Jennifer Bridges, a registered nurse who worked for the hospital for over six years, was suspended without pay in early June for not getting vaccinated. On Tuesday, June 22, her medical director called her to ask if she had gotten vaccinated yet or made any effort to do so. She replied: "Absolutely not." The director then told her that she was terminated.
"We all knew we were getting fired today," said Bridges. "We knew unless we took that shot to come back, we were getting fired today. There was no ifs, and or buts."
Bridges recalled this story on Wednesday. She said she refused to take the coronavirus vaccine because she already possessed a natural immunity to COVID-19 after contracting it last year.
"I had COVID last summer," said Bridges. "I don't need the vaccine, and Methodist did not care about that. That was not an option at all."
"We worked so hard last year," she added. "I mean, we were there through thick and thin when we had no help… it was horrible. And these people that are putting forth these rules right now for us and kicking us to the curb, they weren't there. They weren't even in the building to be seen for months. They were staying at home while we were doing all the work."
"All last year, through the COVID pandemic, we came to work and did our jobs," said Kara Shepherd, a labor and delivery nurse who was also fired. "We did what we were asked. This year, we're basically told we're disposable."
In early June, the Houston Methodist Hospital system suspended 178 of its employees who refused to get vaccinated. The hospital warned these workers that they would be fired if they refuse to get vaccinated or begin the process of becoming fully vaccinated by the end of their two-week suspension.
A spokesperson for Houston Methodist announced that 153 employees had either resigned or were terminated on Tuesday, including Bridges.
Bridges believes the hospital is pursuing some kind of agenda with its vaccine mandate.
"I do not know exactly why they're doing this," she said. "I can only assume it could be for a power [grab] or [they're] hungry right now. But they need to follow the proper science because we do not need to be vaccinated if we had COVID."
Bridges and 116 of her co-workers filed a lawsuit against the hospital system's vaccine mandate.
The suit alleged that requiring employees to take the COVID-19 vaccine is forcing them to participate in a clinical trial. Because the vaccine is experimental it should never be required. Bridges and her co-workers compared mandatory vaccinations to the medical experiments performed on Holocaust victims in Nazi concentration camps during World War II. (Related: Of all the people on Earth, you would think Jewish people would have much more vaccine HESITANCY than anyone – remembering the Holocaust.)

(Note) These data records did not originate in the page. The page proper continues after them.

This is an optimization exercise on Yosys and OpenROAD, whose aim is a short achievable clock period, not a production implementation. Where RTL was checked, it was by simulation tests only, not by an equivalence proof against the original. For runs 1 and 2, only the layout was checked, not whether the RTL still works. In every run shown here, the design's own scripts or RTL, not TritonCTS, make the clock network. No driver is modelled on the clock port, so clock power and skew are understated where the tree is cut down; a real chip needs a root buffer or a tree. Power figures rest on the tool's default switching activity, not on a simulated workload.

==> flow/design.v <==
module ccsds_rx (
    input  wire        clk,
    input  wire        rst,             
    input  wire        in_valid,
    input  wire [7:0]  in_byte,
    input  wire        in_kind,         
    input  wire [8:0]  in_blen,         
    output reg         out_valid,
    output reg  [7:0]  out_byte,
    output reg         out_vc,          
    output reg         done,
    output reg  [1:0]  status,          
    output reg         frame_kind,
    output reg  [8:0]  frame_len,
    output reg  [7:0]  data_len,
    output reg  [15:0] ecf,
    output wire        bp_type,
    output wire [6:0]  bp_apid,
    output wire        bp_ecf_flag,
    output wire [3:0]  tf_tfvn,
    output wire [15:0] tf_scid,
    output wire        tf_sdid,
    output wire [5:0]  tf_vcid,
    output wire [3:0]  tf_mapid,
    output wire        tf_end_flag,
    output wire        tf_bypass,
    output wire        tf_command,
    output wire        tf_ocf,
    output wire [2:0]  tf_vc_length,
    output wire [2:0]  tf_constr_rule,
    output wire [4:0]  tf_protocol_id
);
    localparam [1:0] ST_OK = 2'd0, ST_LEN = 2'd1, ST_CRC = 2'd2;
    function [15:0] crc_step;
        input [15:0] reg_in;
        input [7:0]  b;
        integer k;
        reg [15:0] r;
        begin
            r = reg_in ^ {b, 8'h00};
            for (k = 0; k < 8; k = k + 1) begin
                if (r[15])
                    r = {r[14:0], 1'b0} ^ 16'h1021;
                else
                    r = {r[14:0], 1'b0};
            end
            crc_step = r;
        end
    endfunction
    function [3:0] dec4;                  
        input [3:0] x;
        integer k;
        begin
            dec4 = 4'd0;
            for (k = 0; k < 16; k = k + 1)
                if (x == k) dec4 = k - 1;
        end
    endfunction
    function [3:0] inc4;                  
        input [3:0] x;
        integer k;
        begin
            inc4 = 4'd0;
            for (k = 0; k < 16; k = k + 1)
                if (x == k) inc4 = k + 1;
        end
    endfunction
    function [4:0] dec5;                  
        input [4:0] x;
        input [1:0] d;
        reg [4:0] m1, m2;
        begin
            m1 = x ^ {~x[3] & ~x[2] & ~x[1] & ~x[0], ~x[2] & ~x[1] & ~x[0],
                      ~x[1] & ~x[0], ~x[0], 1'b1};
            m2 = {x[4:1] ^ {~x[3] & ~x[2] & ~x[1], ~x[2] & ~x[1], ~x[1], 1'b1}, x[0]};
            dec5 = d[1] ? m2 : (d[0] ? m1 : x);
        end
    endfunction
    function [3:0] subc4;                 
        input [3:0] x;
        input integer c;
        integer k;
        begin
            subc4 = 4'd0;
            for (k = 0; k < 16; k = k + 1)
                if (x == k) subc4 = k - c;
        end
    endfunction
    function [4:0] inc5;                  
        input [4:0] x;
        begin
            inc5 = x ^ {x[3] & x[2] & x[1] & x[0], x[2] & x[1] & x[0],
                        x[1] & x[0], x[0], 1'b1};
        end
    endfunction
    function lt5;                         
        input [4:0] a, b;
        integer i;
        reg e;
        begin
            lt5 = 1'b0;
            e = 1'b1;
            for (i = 4; i >= 0; i = i - 1) begin
                lt5 = lt5 | (e & ~a[i] & b[i]);
                e = e & ((a[i] & b[i]) | (~a[i] & ~b[i]));
            end
        end
    endfunction
    function lt10v;
        input [4:0] x;
        input [2:0] v;
        integer k;
        begin
            lt10v = (x[4:3] == 2'b00) | (x[4:1] == 4'b0100);
            for (k = 10; k <= 16; k = k + 1)
                lt10v = lt10v | ((x == k) & (v > k - 10));
        end
    endfunction
    reg rst_r;
    always @(posedge clk) rst_r <= rst;
    reg        s_v;
    reg [7:0]  s_b;
    reg        s_k;
    reg [8:0]  s_n;
    reg        s_m1a, s_mcf, s_mfc, s_m1d;
    reg        s_bp_short;      
    reg        s_bp_lastn1;     
    reg [4:0]  s_tf_hi, s_tf_him1, s_tf_him2;
    reg        s_tf_hz, s_tf_hz1;
    reg [4:0]  s_bp_hi, s_bp_him1, s_bp_him2;
    reg        s_bp_hz, s_bp_hz1;
    always @(posedge clk) begin
        s_v         <= in_valid & ~rst;
        s_b         <= in_byte;
        s_k         <= in_kind;
        s_n         <= in_blen;
        s_m1a       <= (in_byte == 8'h1A);
        s_mcf       <= (in_byte == 8'hCF);
        s_mfc       <= (in_byte == 8'hFC);
        s_m1d       <= (in_byte == 8'h1D);
        s_bp_short  <= (in_byte[6:2] == 5'd0) & (in_byte[7] | ~(in_byte[1] & in_byte[0]));
        s_bp_lastn1 <= (in_byte[6:0] == 7'd3) & ~in_byte[7];
        s_tf_hi     <= in_blen[8:4];
        s_tf_him1   <= dec5(in_blen[8:4], 2'd1);
        s_tf_him2   <= dec5(in_blen[8:4], 2'd2);
        s_tf_hz     <= (in_blen[8:4] == 5'd0);
        s_tf_hz1    <= (in_blen[8:4] == 5'd1);
        s_bp_hi     <= {2'b00, in_byte[6:4]};
        s_bp_him1   <= dec5({2'b00, in_byte[6:4]}, 2'd1);
        s_bp_him2   <= dec5({2'b00, in_byte[6:4]}, 2'd2);
        s_bp_hz     <= (in_byte[6:4] == 3'd0);
        s_bp_hz1    <= (in_byte[6:4] == 3'd1);
    end
    reg        in_frame;
    reg [1:0]  hunt;            
    reg        first;           
    reg        bp1;             
    reg        lastn;           
    reg        kind;
    reg [4:0]  c_hi, c_him1, c_him2;    
    reg        c_hz, c_hz1;             
    reg [3:0]  c_lo;
    reg [3:0]  ix_lo;           
    reg [4:0]  ix_hi, ix_hip1, ix_hip2;
    reg [8:0]  pos;             
    wire fb     = s_v & in_frame;
    wire hb     = s_v & ~in_frame;
    wire s_tf_last0  = s_tf_hz & (s_n[3:0] == 4'd1);    
    wire s_tf_lastn0 = s_tf_hz & (s_n[3:0] == 4'd2);    
    wire lastc  = first ? (s_k & s_tf_last0) : (bp1 ? s_bp_short : lastn);
    wire marker = (hunt == 2'd3) & s_m1d;
    reg [1:0] hunt_next;
    always @(*) begin
        if (hunt == 2'd1 && s_mcf)      hunt_next = 2'd2;
        else if (hunt == 2'd2 && s_mfc) hunt_next = 2'd3;
        else if (s_m1a)                 hunt_next = 2'd1;
        else                            hunt_next = 2'd0;
    end
    wire c_lo0  = (c_lo == 4'd0);
    wire ix_lo15 = (ix_lo == 4'd15);
    wire c_step = fb & ~first & ~bp1;           
    wire c_load = fb & (first | bp1);
    wire c_wrap = c_step & c_lo0;
    always @(posedge clk) begin
        in_frame <= ~rst_r & ((fb & ~lastc) | (hb & marker) | (~s_v & in_frame));
        hunt     <= {2{~rst_r}} & (({$bits(hunt){(hb)}} & (marker ? 2'd0 : hunt_next)) | ({$bits(hunt){~(hb)}} & (hunt)));
        first    <= (({$bits(first){(s_v)}} & (~in_frame)) | ({$bits(first){~(s_v)}} & (first)));
        bp1      <= (({$bits(bp1){(s_v)}} & (in_frame & first & ~s_k)) | ({$bits(bp1){~(s_v)}} & (bp1)));
        pos      <= (({$bits(pos){(s_v)}} & (in_frame ? {pos[7:0], 1'b0} : 9'd1)) | ({$bits(pos){~(s_v)}} & (pos)));
        ix_lo    <= (({$bits(ix_lo){(s_v)}} & (in_frame ? inc4(ix_lo) : 4'd0)) | ({$bits(ix_lo){~(s_v)}} & (ix_lo)));
        ix_hi    <= (({$bits(ix_hi){(hb | (fb & ix_lo15))}} & (in_frame ? ix_hip1 : 5'd0)) | ({$bits(ix_hi){~(hb | (fb & ix_lo15))}} & (ix_hi)));
        ix_hip1  <= (({$bits(ix_hip1){(hb | (fb & ix_lo15))}} & (in_frame ? ix_hip2 : 5'd1)) | ({$bits(ix_hip1){~(hb | (fb & ix_lo15))}} & (ix_hip1)));
        ix_hip2  <= (({$bits(ix_hip2){(hb | (fb & ix_lo15))}} & (in_frame ? inc5(ix_hip2) : 5'd2)) | ({$bits(ix_hip2){~(hb | (fb & ix_lo15))}} & (ix_hip2)));
        kind     <= (({$bits(kind){(fb & first)}} & (s_k)) | ({$bits(kind){~(fb & first)}} & (kind)));
        lastn    <= 
(({$bits(lastn){(fb)}} & (first ? (s_k & s_tf_lastn0)                                    : (bp1 ? s_bp_lastn1                                           : (c_hz & (kind ? (c_lo == 4'd3) : (c_lo == 4'd4)))))) | ({$bits(lastn){~(fb)}} & (lastn)));
        c_lo     <= (({$bits(c_lo){(fb)}} & (first ? s_n[3:0] : (bp1 ? s_b[3:0] : dec4(c_lo)))) | ({$bits(c_lo){~(fb)}} & (c_lo)));
        c_hi     <= (({$bits(c_hi){(c_load | c_wrap)}} & (first ? s_tf_hi   : (bp1 ? s_bp_hi   : c_him1))) | ({$bits(c_hi){~(c_load | c_wrap)}} & (c_hi)));
        c_him1   <= (({$bits(c_him1){(c_load | c_wrap)}} & (first ? s_tf_him1 : (bp1 ? s_bp_him1 : c_him2))) | ({$bits(c_him1){~(c_load | c_wrap)}} & (c_him1)));
        c_him2   <= (({$bits(c_him2){(c_load | c_wrap)}} & (first ? s_tf_him2 : (bp1 ? s_bp_him2 : dec5(c_him2, 2'd1)))) | ({$bits(c_him2){~(c_load | c_wrap)}} & (c_him2)));
        c_hz     <= (({$bits(c_hz){(c_load | c_wrap)}} & (first ? s_tf_hz   : (bp1 ? s_bp_hz   : c_hz1))) | ({$bits(c_hz){~(c_load | c_wrap)}} & (c_hz)));
        c_hz1    <= (({$bits(c_hz1){(c_load | c_wrap)}} & (first ? s_tf_hz1  : (bp1 ? s_bp_hz1  : (c_him2 == 5'd0)))) | ({$bits(c_hz1){~(c_load | c_wrap)}} & (c_hz1)));
    end
    reg        t0_v, t0_fr, t0_last, t0_kind, t0_first;
    reg [7:0]  t0_hsel;         
    reg [3:0]  t0_ixlo;
    reg [4:0]  t0_ixhi;
    reg [8:0]  t0_n;
    reg [7:0]  t0_b;
    always @(posedge clk) begin
        t0_v    <= s_v & ~rst_r;
        t0_fr   <= fb;
        t0_last <= lastc;
        t0_first <= first;
        t0_kind <= first ? s_k : kind;
        t0_hsel <= {8{fb}} & pos[7:0];
        t0_ixlo <= ix_lo;
        t0_ixhi <= ix_hi;
        t0_n    <= s_n;
        t0_b    <= s_b;
    end
    reg [7:0]  hdr0, hdr1, hdr2, hdr3, hdr4, hdr5, hdr6;
    reg [8:0]  fn;              
    reg        fkind;
    always @(posedge clk) begin
        hdr0  <= (({$bits(hdr0){(t0_hsel[0])}} & (t0_b)) | ({$bits(hdr0){~(t0_hsel[0])}} & (hdr0)));
        fn    <= (({$bits(fn){(t0_hsel[0])}} & (t0_n)) | ({$bits(fn){~(t0_hsel[0])}} & (fn)));
        fkind <= (({$bits(fkind){(t0_hsel[0])}} & (t0_kind)) | ({$bits(fkind){~(t0_hsel[0])}} & (fkind)));
        hdr1  <= (({$bits(hdr1){(t0_hsel[1])}} & (t0_b)) | ({$bits(hdr1){~(t0_hsel[1])}} & (hdr1)));
        hdr2  <= (({$bits(hdr2){(t0_hsel[2])}} & (t0_b)) | ({$bits(hdr2){~(t0_hsel[2])}} & (hdr2)));
        hdr3  <= (({$bits(hdr3){(t0_hsel[3])}} & (t0_b)) | ({$bits(hdr3){~(t0_hsel[3])}} & (hdr3)));
        hdr4  <= (({$bits(hdr4){(t0_hsel[4])}} & (t0_b)) | ({$bits(hdr4){~(t0_hsel[4])}} & (hdr4)));
        hdr5  <= (({$bits(hdr5){(t0_hsel[5])}} & (t0_b)) | ({$bits(hdr5){~(t0_hsel[5])}} & (hdr5)));
        hdr6  <= (({$bits(hdr6){(t0_hsel[6])}} & (t0_b)) | ({$bits(hdr6){~(t0_hsel[6])}} & (hdr6)));
    end
    reg        t1_v, t1_fr, t1_last, t1_kind, t1_first;
    reg        t1_r0, t1_r1;    
    reg        t1_lt2, t1_lt5, t1_eq4, t1_lt8, t1_ge7;
    reg        t1_small;        
    reg [3:0]  t1_ixlo;
    reg [4:0]  t1_ixhi;
    reg [7:0]  t1_b;
    wire       ixz = (t0_ixhi == 5'd0);
    always @(posedge clk) begin
        t1_v     <= t0_v & ~rst_r;
        t1_fr    <= t0_fr;
        t1_last  <= t0_last;
        t1_first <= t0_first;
        t1_kind  <= t0_kind;
        t1_r0    <= c_hz & (t0_kind ? (c_lo == 4'd1) : (c_lo == 4'd2));
        t1_r1    <= c_hz & (t0_kind ? (c_lo == 4'd2) : (c_lo == 4'd3));
        t1_small <= ixz;
        t1_lt2   <= ixz & ~t0_ixlo[3] & ~t0_ixlo[2] & ~t0_ixlo[1];
        t1_lt5   <= ixz & ~t0_ixlo[3] & (~t0_ixlo[2] | (~t0_ixlo[1] & ~t0_ixlo[0]));
        t1_eq4   <= ixz & (t0_ixlo == 4'd4);
        t1_lt8   <= ixz & ~t0_ixlo[3];
        t1_ge7   <= ~ixz | t0_ixlo[3] | (t0_ixlo[2] & t0_ixlo[1] & t0_ixlo[0]);
        t1_ixlo  <= t0_ixlo;
        t1_ixhi  <= t0_ixhi;
        t1_b     <= t0_b;
    end
    wire        bp_e   = hdr1[7];
    wire [6:0]  bp_l   = hdr1[6:0];
    wire        ef     = hdr3[0];
    wire [2:0]  vl     = hdr6[2:0];
    wire [15:0] tl     = {hdr4, hdr5};
    reg        d_bpe, d_ef, d_kind;
    reg [8:0]  d_flen;
    reg [3:0]  d_vend;          
    reg        a_bperr, a_n4, a_n7, a_n256, a_tlbig, a_tlhz;
    reg [4:0]  a_tl5;
    reg [2:0]  a_vl;
    reg        a_gthi, a_eqhi;              
    reg [3:0]  a_tlo, a_nlo;
    reg [4:0]  a_lmhi;
    reg [3:0]  a_lm2lo, a_lm1lo;
    reg        a_lm2b, a_lm1b;
    always @(posedge clk) begin
        d_bpe     <= ~fkind & bp_e;
        d_ef      <= fkind & ef;
        d_kind    <= fkind;
        d_vend    <= subc4({1'b0, vl}, -7);
        d_flen    <= !fkind ? {2'b00, bp_l} : (ef ? fn : tl[8:0]);
        a_bperr   <= (bp_l[6:2] == 5'd0) & (bp_e | ~bp_l[1]);
        a_n4      <= (fn[8:2] == 7'd0);
        a_n7      <= (fn[8:3] == 6'd0) & ~(fn[2] & fn[1] & fn[0]);
        a_n256    <= fn[8] & (fn[7:0] != 8'd0);
        a_tlbig   <= (tl[15:9] != 7'd0) | (tl[8] & (tl[7:0] != 8'd0));
        a_tlhz    <= (tl[15:5] == 11'd0);
        a_tl5     <= tl[4:0];
        a_vl      <= {3{fkind}} & vl;
        a_gthi    <= lt5(fn[8:4], tl[8:4]);
        a_eqhi    <= (tl[8:4] == fn[8:4]);
        a_tlo     <= tl[3:0];
        a_nlo     <= fn[3:0];
        a_lmhi    <= tl[8:4];
        a_lm2lo   <= subc4(tl[3:0], 2);
        a_lm2b    <= (tl[3:1] == 3'd0);
        a_lm1lo   <= dec4(tl[3:0]);
        a_lm1b    <= (tl[3:0] == 4'd0);
    end
    reg        e_lenerr0;       
    reg        e_tlgtn;         
    reg        e_tlsmall;       
    reg [8:0]  e_lm2, e_lm1;    
    reg        e_kind, e_ef;
    always @(posedge clk) begin
        if (!d_kind)
            e_lenerr0 <= a_bperr;
        else if (d_ef)
            e_lenerr0 <= a_n4 | a_n7 | a_n256;
        else
            e_lenerr0 <= a_n4 | a_n7 | a_tlbig;
        e_tlsmall <= a_tlhz & lt10v(a_tl5, a_vl);
        e_tlgtn <= a_gthi | (a_eqhi & lt5({1'b0, a_nlo}, {1'b0, a_tlo}));
        e_lm2   <= {dec5(a_lmhi, {1'b0, a_lm2b}), a_lm2lo};
        e_lm1   <= {dec5(a_lmhi, {1'b0, a_lm1b}), a_lm1lo};
        e_kind  <= d_kind;
        e_ef    <= d_ef;
    end
    reg        d_lenerr;
    always @(posedge clk)
        d_lenerr <= e_lenerr0 | (e_kind & ~e_ef & (e_tlgtn | e_tlsmall));
    reg        t2_v, t2_fr, t2_last, t2_kind, t2_first;
    reg        t2_r0, t2_r1, t2_lt2, t2_lt5, t2_eq4, t2_lt8, t2_ge7, t2_small;
    reg [3:0]  t2_ixlo;
    reg [4:0]  t2_ixhi;
    reg [7:0]  t2_b;
    always @(posedge clk) begin
        t2_v     <= t1_v & ~rst_r;
        t2_fr    <= t1_fr;
        t2_last  <= t1_last;
        t2_first <= t1_first;
        t2_kind  <= t1_kind;
        t2_r0    <= t1_r0;
        t2_r1    <= t1_r1;
        t2_lt2   <= t1_lt2;
        t2_lt5   <= t1_lt5;
        t2_eq4   <= t1_eq4;
        t2_lt8   <= t1_lt8;
        t2_ge7   <= t1_ge7;
        t2_small <= t1_small;
        t2_ixlo  <= t1_ixlo;
        t2_ixhi  <= t1_ixhi;
        t2_b     <= t1_b;
    end
    reg        t3_v, t3_fr, t3_last, t3_kind, t3_first;
    reg        t3_r0, t3_r1, t3_lt2, t3_lt5, t3_eq4, t3_lt8, t3_ge7;
    reg        t3_m2hi_eq, t3_m2hi_lt, t3_m2lo_eq, t3_m2lo_lt;
    reg        t3_m1hi_eq, t3_m1lo_eq;
    reg        t3_vlt, t3_veq;    
    reg [7:0]  t3_b;
    always @(posedge clk) begin
        t3_v       <= t2_v & ~rst_r;
        t3_fr      <= t2_fr;
        t3_last    <= t2_last;
        t3_first   <= t2_first;
        t3_kind    <= t2_kind;
        t3_r0      <= t2_r0;
        t3_r1      <= t2_r1;
        t3_lt2     <= t2_lt2;
        t3_lt5     <= t2_lt5;
        t3_eq4     <= t2_eq4;
        t3_lt8     <= t2_lt8;
        t3_ge7     <= t2_ge7;
        t3_m2hi_eq <= (t2_ixhi == e_lm2[8:4]);
        t3_m2hi_lt <= lt5(t2_ixhi, e_lm2[8:4]);
        t3_m2lo_eq <= (t2_ixlo == e_lm2[3:0]);
        t3_m2lo_lt <= lt5({1'b0, t2_ixlo}, {1'b0, e_lm2[3:0]});
        t3_m1hi_eq <= (t2_ixhi == e_lm1[8:4]);
        t3_m1lo_eq <= (t2_ixlo == e_lm1[3:0]);
        t3_vlt     <= t2_small & lt5({1'b0, t2_ixlo}, {1'b0, d_vend});
        t3_veq     <= t2_small & (t2_ixlo == d_vend);
        t3_b       <= t2_b;
    end
    wire m2_lt = t3_m2hi_lt | (t3_m2hi_eq & t3_m2lo_lt);     
    wire m2_eq = t3_m2hi_eq & t3_m2lo_eq;                    
    wire m1_eq = t3_m1hi_eq & t3_m1lo_eq;                    
    wire r_ge2 = ~t3_r0 & ~t3_r1;
    reg  c_range, c_data, c_vc, c_thi, c_tlo, c_df;
    always @(*) begin
        c_range = 1'b0; c_data = 1'b0; c_vc = 1'b0;
        c_thi = 1'b0; c_tlo = 1'b0; c_df = 1'b0;
        if (!t3_kind) begin
            c_range = t3_lt2 | r_ge2;
            c_data  = ~t3_lt2 & (~d_bpe | r_ge2);
            c_thi   = ~t3_lt2 & d_bpe & t3_r1;
            c_tlo   = ~t3_lt2 & d_bpe & t3_r0;
        end else if (d_ef) begin
            c_range = r_ge2;
            c_data  = ~t3_lt5 & r_ge2;
            c_tlo   = t3_r1;
            c_thi   = t3_r0;
            c_df    = t3_eq4;
        end else begin
            c_range = t3_lt8 | m2_lt;
            c_vc    = t3_ge7 & t3_vlt;
            c_df    = t3_veq;
            c_data  = ~t3_vlt & ~t3_veq & m2_lt;
            c_thi   = m2_eq;
            c_tlo   = m1_eq;
        end
    end
    wire       t3_f = t3_v & t3_fr;
    reg        t4_upd, t4_hold, t4_f, t4_last, t4_kind, t4_pay, t4_vc;
    reg        t4_thi, t4_tlo, t4_df;
    reg [7:0]  t4_b;
    reg [15:0] t4_u;
    always @(posedge clk) begin
        t4_upd  <= t3_f & c_range & ~rst_r;
        t4_hold <= ~t3_v | rst_r | (t3_fr & ~c_range);
        t4_f    <= t3_f & ~rst_r;
        t4_last <= t3_last;
        t4_kind <= t3_kind;
        t4_pay  <= t3_f & ~rst_r & (c_data | c_vc) & ~d_lenerr;
        t4_vc   <= c_vc;
        t4_thi  <= c_thi;
        t4_tlo  <= c_tlo;
        t4_df   <= c_df;
        t4_b    <= t3_b;
        t4_u    <= crc_step(16'h0000, t3_b);
    end
    reg [15:0] crc;
    reg [7:0]  thi, tlo, hdf;
    reg        eqhi, eqlo;
    always @(posedge clk) begin
        out_valid <= t4_pay & ~rst & ~rst_r;
        out_byte  <= t4_b;
        out_vc    <= t4_vc;
        crc <= ({16{t4_upd}} & (crc_step(crc, 8'h00) ^ t4_u)) |
               ({16{t4_hold}} & crc);
        thi  <= (({$bits(thi){(t4_f & t4_thi)}} & (t4_b)) | ({$bits(thi){~(t4_f & t4_thi)}} & (thi)));
        eqhi <= (({$bits(eqhi){(t4_f & t4_thi)}} & ((t4_b == crc[15:8]))) | ({$bits(eqhi){~(t4_f & t4_thi)}} & (eqhi)));
        tlo  <= (({$bits(tlo){(t4_f & t4_tlo)}} & (t4_b)) | ({$bits(tlo){~(t4_f & t4_tlo)}} & (tlo)));
        eqlo <= (({$bits(eqlo){(t4_f & t4_tlo)}} & (t4_b == crc[7:0])) | ({$bits(eqlo){~(t4_f & t4_tlo)}} & (eqlo)));
        hdf  <= (({$bits(hdf){(t4_f & t4_df)}} & (t4_b)) | ({$bits(hdf){~(t4_f & t4_df)}} & (hdf)));
    end
    reg [3:0]  dc_lo, dc_hi;
    reg        t4_data, t4_first;
    always @(posedge clk) begin
        t4_data  <= c_data;
        t4_first <= t3_first;
    end
    wire       dc_cnt = t4_f & t4_data;
    wire [7:0] dl_next = {(({$bits(dc_hi){(dc_cnt & (dc_lo == 4'd15))}} & (inc4(dc_hi))) | ({$bits(dc_hi){~(dc_cnt & (dc_lo == 4'd15))}} & (dc_hi))),
                          (({$bits(dc_lo){(dc_cnt)}} & (inc4(dc_lo))) | ({$bits(dc_lo){~(dc_cnt)}} & (dc_lo)))};
    always @(posedge clk) begin
        dc_lo <= (t4_f & t4_first) ? 4'd0 : dl_next[3:0];
        dc_hi <= (t4_f & t4_first) ? 4'd0 : dl_next[7:4];
    end
    reg        t5_end, t5_kind, t5_lenerr;
    always @(posedge clk) begin
        t5_end    <= t4_f & t4_last & ~rst_r;
        t5_kind   <= t4_kind;
        t5_lenerr <= d_lenerr;
    end
    reg [7:0] o_h0, o_h1, o_h2, o_h3, o_h6, o_df;
    always @(posedge clk) begin
        done <= t5_end & ~rst & ~rst_r;
        if (t5_lenerr)
            status <= ST_LEN;
        else if ((t5_kind | d_bpe) && !(eqhi && eqlo))
            status <= ST_CRC;
        else
            status <= ST_OK;
        frame_kind <= t5_kind;
        frame_len  <= d_flen;
        data_len   <= dl_next;
        ecf        <= {thi, tlo};
        o_h0 <= hdr0;
        o_h1 <= hdr1;
        o_h2 <= hdr2;
        o_h3 <= hdr3;
        o_h6 <= hdr6;
        o_df <= hdf;
    end
    assign bp_type        = o_h0[7];
    assign bp_apid        = o_h0[6:0];
    assign bp_ecf_flag    = o_h1[7];
    assign tf_tfvn        = o_h0[7:4];
    assign tf_scid        = {o_h0[3:0], o_h1, o_h2[7:4]};
    assign tf_sdid        = o_h2[3];
    assign tf_vcid        = {o_h2[2:0], o_h3[7:5]};
    assign tf_mapid       = o_h3[4:1];
    assign tf_end_flag    = o_h3[0];
    assign tf_bypass      = o_h6[7];
    assign tf_command     = o_h6[6];
    assign tf_ocf         = o_h6[3];
    assign tf_vc_length   = o_h6[2:0];
    assign tf_constr_rule = o_df[7:5];
    assign tf_protocol_id = o_df[4:0];
endmodule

U.S. District Judge Lynn Hughes of the District Court for the Southern District of Texas threw out the lawsuit earlier this month. He called the comparison to Holocaust victims "reprehensible" and said the claims that the vaccines are experimental and dangerous are outright false.
"Vaccine safety and efficacy are not considered in adjudicating the issue," said Hughes. "Texas law only protects employees from being terminated or refusing to commit an act carrying criminal penalties to the worker."
Hughes added that if the employees of Houston Methodist did not like the vaccine mandate, they can go work somewhere else.
Bridges and her co-plaintiffs are appealing Hughes' dismissal of the case with the Fifth Circuit Court of Appeals.